On generation, NVIDIA reports open-source state-of-the-art results. Cosmos 3 is the open-source SOTA on R-Bench. It also leads PAI-Bench, Physics-IQ, and RoboLab on public leaderboards. On Artificial Analysis, it leads two open-source leaderboards. These cover text-to-image and image-to-video without audio.
NVIDIA team also introduced its Cosmos Human Evaluation framework, called HUE. HUE decomposes each generated video into yes/no fact questions. It scores four dimensions across seven physical AI domains. The dimensions are semantic alignment, physical laws, geometric reasoning, and visual integrity. A VLM pipeline drafts the questions, and human experts refine them.

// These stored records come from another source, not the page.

$ cat src/rtl/rxnib_pkg.sv
package rxnib_pkg;
  localparam int MII_W = 4;
  localparam logic [MII_W-1:0] NIB_PRE = 4'h5;
  localparam logic [MII_W-1:0] NIB_SFD = 4'hD;

  typedef enum logic [2:0] {
    ST_HUNT,
    ST_PRE,
    ST_SFD2,
    ST_BODY,
    ST_TAIL
  } fr_state_e;
endpackage

$ cat src/rtl/rxnib_pre_det.sv
module rxnib_pre_det #(
  parameter int PRE_BITS = 8
) (
  input  logic clk,
  input  logic rst_n,
  input  logic clr,
  input  logic bit_vld,
  input  logic bit_in,
  output logic qual_hit,
  output logic rep_one,
  output logic rep_zero
);
  function automatic logic [PRE_BITS-1:0] alt_pattern();
    logic [PRE_BITS-1:0] p;
    for (int i = 0; i < PRE_BITS; i++) p[i] = (i % 2) == 1;
    return p;
  endfunction

  localparam logic [PRE_BITS-1:0] ALT_PAT = alt_pattern();

  logic [PRE_BITS-1:0] hist_q, hist_d;
  logic [PRE_BITS-1:0] window;

  assign window   = {hist_q[PRE_BITS-2:0], bit_in};
  assign qual_hit = bit_vld && (window == ALT_PAT);
  assign rep_one  = bit_vld && bit_in && hist_q[0];
  assign rep_zero = bit_vld && !bit_in && !hist_q[0];

  always_comb begin
    hist_d = hist_q;
    if (clr)          hist_d = '0;
    else if (bit_vld) hist_d = window;
  end

  always_ff @(posedge clk or negedge rst_n) begin
    if (!rst_n) hist_q <= '0;
    else        hist_q <= hist_d;
  end

  // after a clear, a fresh alternating run is needed before qualification
  p_fresh_after_clear_r5: assert property (@(posedge clk) disable iff (!rst_n)
    clr |=> !qual_hit);
endmodule

$ cat src/rtl/rxnib_nib_asm.sv
module rxnib_nib_asm #(
  parameter int NIB_W = 4
) (
  input  logic             clk,
  input  logic             rst_n,
  input  logic             clr,
  input  logic             bit_vld,
  input  logic             bit_in,
  output logic             done,
  output logic [NIB_W-1:0] full,
  output logic [NIB_W-1:0] pad,
  output logic             partial,
  output logic             hi_half
);
  localparam int CW = (NIB_W > 1) ? $clog2(NIB_W) : 1;
  localparam logic [CW-1:0] LAST = CW'(NIB_W - 1);

  logic [CW-1:0]    cnt_q, cnt_d;
  logic [NIB_W-1:0] nib_q, nib_d;
  logic             half_q, half_d;

  assign done    = bit_vld && (cnt_q == LAST);
  assign partial = (cnt_q != '0);
  assign hi_half = half_q;

  for (genvar i = 0; i < NIB_W; i++) begin : g_lane
    assign full[i] = (CW'(i) == cnt_q) ? bit_in : nib_q[i];
    assign pad[i]  = (CW'(i) < cnt_q) ? nib_q[i] : 1'b1;
  end

  always_comb begin
    cnt_d  = cnt_q;
    nib_d  = nib_q;
    half_d = half_q;
    if (clr) begin
      cnt_d  = '0;
      half_d = 1'b0;
    end else if (bit_vld) begin
      nib_d[cnt_q] = bit_in;
      if (done) begin
        cnt_d  = '0;
        half_d = !half_q;
      end else begin
        cnt_d = cnt_q + 1'b1;
      end
    end
  end

  always_ff @(posedge clk or negedge rst_n) begin
    if (!rst_n) begin
      cnt_q  <= '0;
      nib_q  <= '0;
      half_q <= 1'b0;
    end else begin
      cnt_q  <= cnt_d;
      nib_q  <= nib_d;
      half_q <= half_d;
    end
  end

  // every completed nibble moves the byte position between low and high halves
  p_half_flip_r8: assert property (@(posedge clk) disable iff (!rst_n)
    (done && !clr) |=> (hi_half != $past(hi_half)));
endmodule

Marktechpost’s Visual Explainer
01 / 09
Key Takeaways
- Cosmos 3 is NVIDIA’s open family of omnimodal world models, unifying physical reasoning, world generation, and action generation in one model.
- A two-tower Mixture-of-Transformers design pairs an autoregressive VLM reasoner with a diffusion generator, conditioned one-way from reasoner to generator.
- Two checkpoints ship now: Cosmos3-Nano (16B, dense 8B backbone) for workstations and Cosmos3-Super (64B, dense 32B backbone) for datacenters.
- NVIDIA open sourced the checkpoints, six SDG datasets, training recipes, and the HUE benchmark under the OpenMDW-1.1 license.
- It reports open-source SOTA on R-Bench and leading Artificial Analysis text-to-image and image-to-video results.